_EXERCISE OBJECTIVE_
Give back all of the data, word for word.

_INPUT MATERIAL_
File: src/rtl/sar_conv_pkg.sv
package sar_conv_pkg;

  typedef enum logic {
    ST_IDLE = 1'b0,
    ST_CONV = 1'b1
  } conv_state_e;

  // Bit index at which a conversion ends for the selected length.
  function automatic int stop_index(input int width, input int short_bits, input logic short_mode);
    return short_mode ? (width - short_bits) : 0;
  endfunction

endpackage

File: src/rtl/sar_seq.sv
module sar_seq #(
  parameter int WIDTH      = 12,
  parameter int SHORT_BITS = 8,
  localparam int IDXW      = $clog2(WIDTH)
) (
  input  logic            clk,
  input  logic            rst,
  input  logic            start_i,
  input  logic            short_i,
  output logic            accept_o,
  output logic            busy_o,
  output logic            last_o,
  output logic            done_o,
  output logic            short_q_o,
  output logic [IDXW-1:0] idx_o
);
  import sar_conv_pkg::*;

  localparam logic [IDXW-1:0] TOP_IDX    = IDXW'(WIDTH - 1);
  localparam logic [IDXW-1:0] FULL_STOP  = IDXW'(stop_index(WIDTH, SHORT_BITS, 1'b0));
  localparam logic [IDXW-1:0] SHORT_STOP = IDXW'(stop_index(WIDTH, SHORT_BITS, 1'b1));

  conv_state_e     state_q;
  logic [IDXW-1:0] idx_q;
  logic            short_q;
  logic            done_q;
  logic [IDXW-1:0] stop_w;

  assign stop_w   = short_q ? SHORT_STOP : FULL_STOP;
  assign busy_o   = (state_q == ST_CONV);
  assign accept_o = (state_q == ST_IDLE) && start_i;
  assign last_o   = busy_o && (idx_q == stop_w);

  always_ff @(posedge clk) begin
    if (rst) begin
      state_q <= ST_IDLE;
      idx_q   <= '0;
      short_q <= 1'b0;
      done_q  <= 1'b0;
    end else begin
      done_q <= 1'b0;
      unique case (state_q)
        ST_IDLE: begin
          if (start_i) begin
            state_q <= ST_CONV;
            idx_q   <= TOP_IDX;
            short_q <= short_i;
          end
        end
        ST_CONV: begin
          if (last_o) begin
            state_q <= ST_IDLE;
            done_q  <= 1'b1;
          end else begin
            idx_q <= idx_q - 1'b1;
          end
        end
        default: state_q <= ST_IDLE;
      endcase
    end
  end

  assign done_o    = done_q;
  assign short_q_o = short_q;
  assign idx_o     = idx_q;

endmodule

File: src/rtl/sar_reg.sv
module sar_reg #(
  parameter int WIDTH = 12,
  localparam int IDXW = $clog2(WIDTH)
) (
  input  logic             clk,
  input  logic             rst,
  input  logic             accept_i,
  input  logic             busy_i,
  input  logic [IDXW-1:0]  idx_i,
  input  logic             comp_below_i,
  output logic [WIDTH-1:0] sar_o,
  output logic [WIDTH-1:0] trial_o
);

  function automatic logic [WIDTH-1:0] bit_mask(input logic [IDXW-1:0] idx);
    return {{(WIDTH-1){1'b0}}, 1'b1} << idx;
  endfunction

  logic [WIDTH-1:0] sar_q;

  always_ff @(posedge clk) begin
    if (rst) begin
      sar_q <= '0;
    end else if (accept_i) begin
      sar_q <= '0;
    end else if (busy_i) begin
      sar_q[idx_i] <= comp_below_i;
    end
  end

  assign sar_o   = sar_q;
  assign trial_o = busy_i ? (sar_q | bit_mask(idx_i)) : sar_q;

endmodule
### src/rtl/tmr_unit.sv
module tmr_unit
    import tmr_pkg::*;
#(
    parameter int NCH    = 4,
    parameter int CNT_W  = 32,
    parameter int ADDR_W = 8
) (
    input  logic              clk,
    input  logic              rst_n,
    input  logic              psel,
    input  logic              penable,
    input  logic              pwrite,
    input  logic [ADDR_W-1:0] paddr,
    input  logic [CNT_W-1:0]  pwdata,
    output logic [CNT_W-1:0]  prdata,
    output logic              irq_o
);
    localparam int BLK_W = ADDR_W - 4;

    logic             wr_en, aligned;
    logic [BLK_W-1:0] blk;
    logic [1:0]       word;
    logic [NCH-1:0]   mask_q, raw_q, evt, clr;
    logic [NCH-1:0]   ctrl_we, load_we, bg_we;
    logic [CTRL_W-1:0] ctrl_v [NCH];
    logic [CNT_W-1:0]  cnt_v  [NCH];
    logic [CNT_W-1:0]  rel_v  [NCH];

    assign aligned = (paddr[1:0] == 2'b00);
    assign blk     = paddr[ADDR_W-1:4];
    assign word    = paddr[3:2];
    assign wr_en   = psel && penable && pwrite && aligned;

    for (genvar i = 0; i < NCH; i++) begin : g_ch
        logic hit;
        assign hit        = wr_en && (blk == BLK_W'(i + 1));
        assign ctrl_we[i] = hit && (word == W_CTRL);
        assign load_we[i] = hit && (word == W_LOAD);
        assign bg_we[i]   = hit && (word == W_BG);

        tmr_chan #(.CNT_W(CNT_W), .NARROW_W(16)) u_chan (
            .clk      (clk),
            .rst_n    (rst_n),
            .ctrl_we  (ctrl_we[i]),
            .load_we  (load_we[i]),
            .bg_we    (bg_we[i]),
            .wdata    (pwdata),
            .ctrl_o   (ctrl_v[i]),
            .cnt_o    (cnt_v[i]),
            .reload_o (rel_v[i]),
            .event_o  (evt[i])
        );

        p_event_wins_r12: assert property (@(posedge clk) disable iff (!rst_n)
            evt[i] |=> raw_q[i]);
        p_clear_r12: assert property (@(posedge clk) disable iff (!rst_n)
            clr[i] && !evt[i] |=> !raw_q[i]);
        p_raw_sticky_r8: assert property (@(posedge clk) disable iff (!rst_n)
            raw_q[i] && !clr[i] |=> raw_q[i]);
    end

    assign clr = (wr_en && blk == '0 && word == W_CLR) ? pwdata[NCH-1:0] : '0;

    always_ff @(posedge clk or negedge rst_n) begin
        if (!rst_n) begin
            mask_q <= '0;
            raw_q  <= '0;
        end else begin
            if (wr_en && blk == '0 && word == W_MASK) mask_q <= pwdata[NCH-1:0];
            raw_q <= (raw_q & ~clr) | evt;
        end
    end

    assign irq_o = |(raw_q & mask_q);

    always_comb begin
        prdata = '0;
        if (aligned) begin
            if (blk == '0) begin
                unique case (word)
                    W_MASK:  prdata = CNT_W'(mask_q);
                    W_RAW:   prdata = CNT_W'(raw_q);
                    W_MIS:   prdata = CNT_W'(raw_q & mask_q);
                    default: prdata = '0;
                endcase
            end else begin
                for (int i = 0; i < NCH; i++) begin
                    if (blk == BLK_W'(i + 1)) begin
                        unique case (word)
                            W_VAL:   prdata = cnt_v[i];
                            W_CTRL:  prdata = CNT_W'(ctrl_v[i]);
                            default: prdata = rel_v[i];
                        endcase
                    end
                end
            end
        end
    end

    p_irq_needs_mask_r11: assert property (@(posedge clk) disable iff (!rst_n)
        (mask_q == '0) |-> !irq_o);
endmodule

_TASK RESULT_
File: src/rtl/sar_conv_pkg.sv
package sar_conv_pkg;

  typedef enum logic {
    ST_IDLE = 1'b0,
    ST_CONV = 1'b1
  } conv_state_e;

  // Bit index at which a conversion ends for the selected length.
  function automatic int stop_index(input int width, input int short_bits, input logic short_mode);
    return short_mode ? (width - short_bits) : 0;
  endfunction

endpackage

File: src/rtl/sar_seq.sv
module sar_seq #(
  parameter int WIDTH      = 12,
  parameter int SHORT_BITS = 8,
  localparam int IDXW      = $clog2(WIDTH)
) (
  input  logic            clk,
  input  logic            rst,
  input  logic            start_i,
  input  logic            short_i,
  output logic            accept_o,
  output logic            busy_o,
  output logic            last_o,
  output logic            done_o,
  output logic            short_q_o,
  output logic [IDXW-1:0] idx_o
);
  import sar_conv_pkg::*;

  localparam logic [IDXW-1:0] TOP_IDX    = IDXW'(WIDTH - 1);
  localparam logic [IDXW-1:0] FULL_STOP  = IDXW'(stop_index(WIDTH, SHORT_BITS, 1'b0));
  localparam logic [IDXW-1:0] SHORT_STOP = IDXW'(stop_index(WIDTH, SHORT_BITS, 1'b1));

  conv_state_e     state_q;
  logic [IDXW-1:0] idx_q;
  logic            short_q;
  logic            done_q;
  logic [IDXW-1:0] stop_w;

  assign stop_w   = short_q ? SHORT_STOP : FULL_STOP;
  assign busy_o   = (state_q == ST_CONV);
  assign accept_o = (state_q == ST_IDLE) && start_i;
  assign last_o   = busy_o && (idx_q == stop_w);

  always_ff @(posedge clk) begin
    if (rst) begin
      state_q <= ST_IDLE;
      idx_q   <= '0;
      short_q <= 1'b0;
      done_q  <= 1'b0;
    end else begin
      done_q <= 1'b0;
      unique case (state_q)
        ST_IDLE: begin
          if (start_i) begin
            state_q <= ST_CONV;
            idx_q   <= TOP_IDX;
            short_q <= short_i;
          end
        end
        ST_CONV: begin
          if (last_o) begin
            state_q <= ST_IDLE;
            done_q  <= 1'b1;
          end else begin
            idx_q <= idx_q - 1'b1;
          end
        end
        default: state_q <= ST_IDLE;
      endcase
    end
  end

  assign done_o    = done_q;
  assign short_q_o = short_q;
  assign idx_o     = idx_q;

endmodule

File: src/rtl/sar_reg.sv
module sar_reg #(
  parameter int WIDTH = 12,
  localparam int IDXW = $clog2(WIDTH)
) (
  input  logic             clk,
  input  logic             rst,
  input  logic             accept_i,
  input  logic             busy_i,
  input  logic [IDXW-1:0]  idx_i,
  input  logic             comp_below_i,
  output logic [WIDTH-1:0] sar_o,
  output logic [WIDTH-1:0] trial_o
);

  function automatic logic [WIDTH-1:0] bit_mask(input logic [IDXW-1:0] idx);
    return {{(WIDTH-1){1'b0}}, 1'b1} << idx;
  endfunction

  logic [WIDTH-1:0] sar_q;

  always_ff @(posedge clk) begin
    if (rst) begin
      sar_q <= '0;
    end else if (accept_i) begin
      sar_q <= '0;
    end else if (busy_i) begin
      sar_q[idx_i] <= comp_below_i;
    end
  end

  assign sar_o   = sar_q;
  assign trial_o = busy_i ? (sar_q | bit_mask(idx_i)) : sar_q;

endmodule
### src/rtl/tmr_unit.sv
module tmr_unit
    import tmr_pkg::*;
#(
    parameter int NCH    = 4,
    parameter int CNT_W  = 32,
    parameter int ADDR_W = 8
) (
    input  logic              clk,
    input  logic              rst_n,
    input  logic              psel,
    input  logic              penable,
    input  logic              pwrite,
    input  logic [ADDR_W-1:0] paddr,
    input  logic [CNT_W-1:0]  pwdata,
    output logic [CNT_W-1:0]  prdata,
    output logic              irq_o
);
    localparam int BLK_W = ADDR_W - 4;

    logic             wr_en, aligned;
    logic [BLK_W-1:0] blk;
    logic [1:0]       word;
    logic [NCH-1:0]   mask_q, raw_q, evt, clr;
    logic [NCH-1:0]   ctrl_we, load_we, bg_we;
    logic [CTRL_W-1:0] ctrl_v [NCH];
    logic [CNT_W-1:0]  cnt_v  [NCH];
    logic [CNT_W-1:0]  rel_v  [NCH];

    assign aligned = (paddr[1:0] == 2'b00);
    assign blk     = paddr[ADDR_W-1:4];
    assign word    = paddr[3:2];
    assign wr_en   = psel && penable && pwrite && aligned;

    for (genvar i = 0; i < NCH; i++) begin : g_ch
        logic hit;
        assign hit        = wr_en && (blk == BLK_W'(i + 1));
        assign ctrl_we[i] = hit && (word == W_CTRL);
        assign load_we[i] = hit && (word == W_LOAD);
        assign bg_we[i]   = hit && (word == W_BG);

        tmr_chan #(.CNT_W(CNT_W), .NARROW_W(16)) u_chan (
            .clk      (clk),
            .rst_n    (rst_n),
            .ctrl_we  (ctrl_we[i]),
            .load_we  (load_we[i]),
            .bg_we    (bg_we[i]),
            .wdata    (pwdata),
            .ctrl_o   (ctrl_v[i]),
            .cnt_o    (cnt_v[i]),
            .reload_o (rel_v[i]),
            .event_o  (evt[i])
        );

        p_event_wins_r12: assert property (@(posedge clk) disable iff (!rst_n)
            evt[i] |=> raw_q[i]);
        p_clear_r12: assert property (@(posedge clk) disable iff (!rst_n)
            clr[i] && !evt[i] |=> !raw_q[i]);
        p_raw_sticky_r8: assert property (@(posedge clk) disable iff (!rst_n)
            raw_q[i] && !clr[i] |=> raw_q[i]);
    end

    assign clr = (wr_en && blk == '0 && word == W_CLR) ? pwdata[NCH-1:0] : '0;

    always_ff @(posedge clk or negedge rst_n) begin
        if (!rst_n) begin
            mask_q <= '0;
            raw_q  <= '0;
        end else begin
            if (wr_en && blk == '0 && word == W_MASK) mask_q <= pwdata[NCH-1:0];
            raw_q <= (raw_q & ~clr) | evt;
        end
    end

    assign irq_o = |(raw_q & mask_q);

    always_comb begin
        prdata = '0;
        if (aligned) begin
            if (blk == '0) begin
                unique case (word)
                    W_MASK:  prdata = CNT_W'(mask_q);
                    W_RAW:   prdata = CNT_W'(raw_q);
                    W_MIS:   prdata = CNT_W'(raw_q & mask_q);
                    default: prdata = '0;
                endcase
            end else begin
                for (int i = 0; i < NCH; i++) begin
                    if (blk == BLK_W'(i + 1)) begin
                        unique case (word)
                            W_VAL:   prdata = cnt_v[i];
                            W_CTRL:  prdata = CNT_W'(ctrl_v[i]);
                            default: prdata = rel_v[i];
                        endcase
                    end
                end
            end
        end
    end

    p_irq_needs_mask_r11: assert property (@(posedge clk) disable iff (!rst_n)
        (mask_q == '0) |-> !irq_o);
endmodule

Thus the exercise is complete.